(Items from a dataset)

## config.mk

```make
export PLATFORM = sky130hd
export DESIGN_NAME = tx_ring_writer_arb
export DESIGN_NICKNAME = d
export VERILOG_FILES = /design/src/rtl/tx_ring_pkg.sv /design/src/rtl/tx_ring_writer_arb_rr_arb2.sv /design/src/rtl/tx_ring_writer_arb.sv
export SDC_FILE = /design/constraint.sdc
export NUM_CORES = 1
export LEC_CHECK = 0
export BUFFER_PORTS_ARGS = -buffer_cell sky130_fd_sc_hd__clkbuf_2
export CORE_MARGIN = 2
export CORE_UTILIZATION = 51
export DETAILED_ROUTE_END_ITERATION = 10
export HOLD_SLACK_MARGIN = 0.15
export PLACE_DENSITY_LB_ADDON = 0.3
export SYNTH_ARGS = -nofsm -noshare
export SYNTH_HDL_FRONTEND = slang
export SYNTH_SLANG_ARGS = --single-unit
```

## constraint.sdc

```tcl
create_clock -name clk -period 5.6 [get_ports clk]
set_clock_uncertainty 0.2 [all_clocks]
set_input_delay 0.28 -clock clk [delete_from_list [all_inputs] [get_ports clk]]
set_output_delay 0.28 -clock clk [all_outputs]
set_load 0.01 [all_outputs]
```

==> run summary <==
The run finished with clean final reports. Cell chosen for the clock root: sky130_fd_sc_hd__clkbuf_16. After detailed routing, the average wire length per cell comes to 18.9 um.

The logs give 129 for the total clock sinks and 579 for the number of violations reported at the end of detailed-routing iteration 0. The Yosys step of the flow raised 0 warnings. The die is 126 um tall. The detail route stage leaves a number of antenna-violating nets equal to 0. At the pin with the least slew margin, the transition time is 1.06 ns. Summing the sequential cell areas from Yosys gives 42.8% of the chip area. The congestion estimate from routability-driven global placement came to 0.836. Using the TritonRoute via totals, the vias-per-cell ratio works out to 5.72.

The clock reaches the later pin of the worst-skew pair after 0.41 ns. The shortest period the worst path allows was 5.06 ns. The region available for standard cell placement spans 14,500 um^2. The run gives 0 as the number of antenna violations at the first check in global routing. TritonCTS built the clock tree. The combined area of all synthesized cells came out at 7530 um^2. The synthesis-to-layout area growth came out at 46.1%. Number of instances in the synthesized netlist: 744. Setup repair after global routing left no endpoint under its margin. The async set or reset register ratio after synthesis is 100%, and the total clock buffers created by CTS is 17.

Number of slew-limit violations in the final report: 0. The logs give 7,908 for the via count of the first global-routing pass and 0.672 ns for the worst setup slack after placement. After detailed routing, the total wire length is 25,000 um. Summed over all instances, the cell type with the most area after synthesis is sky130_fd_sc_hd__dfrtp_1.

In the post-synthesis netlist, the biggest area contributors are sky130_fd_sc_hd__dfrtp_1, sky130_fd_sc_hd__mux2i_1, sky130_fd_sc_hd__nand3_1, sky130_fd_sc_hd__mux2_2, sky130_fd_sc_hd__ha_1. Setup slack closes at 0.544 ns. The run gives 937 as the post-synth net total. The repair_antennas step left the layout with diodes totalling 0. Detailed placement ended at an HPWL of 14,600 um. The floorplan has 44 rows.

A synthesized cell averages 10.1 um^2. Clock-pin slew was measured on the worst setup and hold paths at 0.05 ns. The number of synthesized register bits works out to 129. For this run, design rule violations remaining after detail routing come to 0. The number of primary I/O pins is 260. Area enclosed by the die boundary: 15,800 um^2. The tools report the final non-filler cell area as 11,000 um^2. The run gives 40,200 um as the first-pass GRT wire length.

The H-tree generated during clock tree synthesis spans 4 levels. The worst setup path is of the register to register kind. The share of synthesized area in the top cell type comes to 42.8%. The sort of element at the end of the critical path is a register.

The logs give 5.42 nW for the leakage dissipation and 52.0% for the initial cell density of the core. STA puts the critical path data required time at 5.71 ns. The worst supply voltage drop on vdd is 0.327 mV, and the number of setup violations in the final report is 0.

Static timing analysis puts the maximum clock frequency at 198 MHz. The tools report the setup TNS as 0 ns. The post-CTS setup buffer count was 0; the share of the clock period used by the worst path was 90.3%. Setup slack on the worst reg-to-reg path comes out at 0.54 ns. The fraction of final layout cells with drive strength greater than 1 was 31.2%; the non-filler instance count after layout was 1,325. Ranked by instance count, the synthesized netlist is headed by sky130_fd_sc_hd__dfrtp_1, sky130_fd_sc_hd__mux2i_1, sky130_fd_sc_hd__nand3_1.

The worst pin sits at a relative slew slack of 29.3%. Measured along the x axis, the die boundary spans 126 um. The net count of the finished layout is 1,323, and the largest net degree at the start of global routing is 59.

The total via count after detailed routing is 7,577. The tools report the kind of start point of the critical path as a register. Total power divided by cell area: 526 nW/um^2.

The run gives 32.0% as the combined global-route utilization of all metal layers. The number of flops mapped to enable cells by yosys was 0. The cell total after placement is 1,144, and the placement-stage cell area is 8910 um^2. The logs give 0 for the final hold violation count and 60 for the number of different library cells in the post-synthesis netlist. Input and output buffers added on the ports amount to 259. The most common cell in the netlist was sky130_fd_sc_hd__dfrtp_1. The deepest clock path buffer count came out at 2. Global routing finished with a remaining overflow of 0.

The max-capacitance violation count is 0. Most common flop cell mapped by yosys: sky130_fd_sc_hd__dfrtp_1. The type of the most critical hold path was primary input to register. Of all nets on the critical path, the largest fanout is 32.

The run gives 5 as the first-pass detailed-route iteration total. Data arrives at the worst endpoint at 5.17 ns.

◆ **What you need to do**
Repeat word for word the lines above that run from the line containing "The clock reaches" through the line containing "The H-tree generated", both ends included, and nothing else.

◆ **Response**
The clock reaches the later pin of the worst-skew pair after 0.41 ns. The shortest period the worst path allows was 5.06 ns. The region available for standard cell placement spans 14,500 um^2. The run gives 0 as the number of antenna violations at the first check in global routing. TritonCTS built the clock tree. The combined area of all synthesized cells came out at 7530 um^2. The synthesis-to-layout area growth came out at 46.1%. Number of instances in the synthesized netlist: 744. Setup repair after global routing left no endpoint under its margin. The async set or reset register ratio after synthesis is 100%, and the total clock buffers created by CTS is 17.

Number of slew-limit violations in the final report: 0. The logs give 7,908 for the via count of the first global-routing pass and 0.672 ns for the worst setup slack after placement. After detailed routing, the total wire length is 25,000 um. Summed over all instances, the cell type with the most area after synthesis is sky130_fd_sc_hd__dfrtp_1.

In the post-synthesis netlist, the biggest area contributors are sky130_fd_sc_hd__dfrtp_1, sky130_fd_sc_hd__mux2i_1, sky130_fd_sc_hd__nand3_1, sky130_fd_sc_hd__mux2_2, sky130_fd_sc_hd__ha_1. Setup slack closes at 0.544 ns. The run gives 937 as the post-synth net total. The repair_antennas step left the layout with diodes totalling 0. Detailed placement ended at an HPWL of 14,600 um. The floorplan has 44 rows.

A synthesized cell averages 10.1 um^2. Clock-pin slew was measured on the worst setup and hold paths at 0.05 ns. The number of synthesized register bits works out to 129. For this run, design rule violations remaining after detail routing come to 0. The number of primary I/O pins is 260. Area enclosed by the die boundary: 15,800 um^2. The tools report the final non-filler cell area as 11,000 um^2. The run gives 40,200 um as the first-pass GRT wire length.

The H-tree generated during clock tree synthesis spans 4 levels. The worst setup path is of the register to register kind. The share of synthesized area in the top cell type comes to 42.8%. The sort of element at the end of the critical path is a register.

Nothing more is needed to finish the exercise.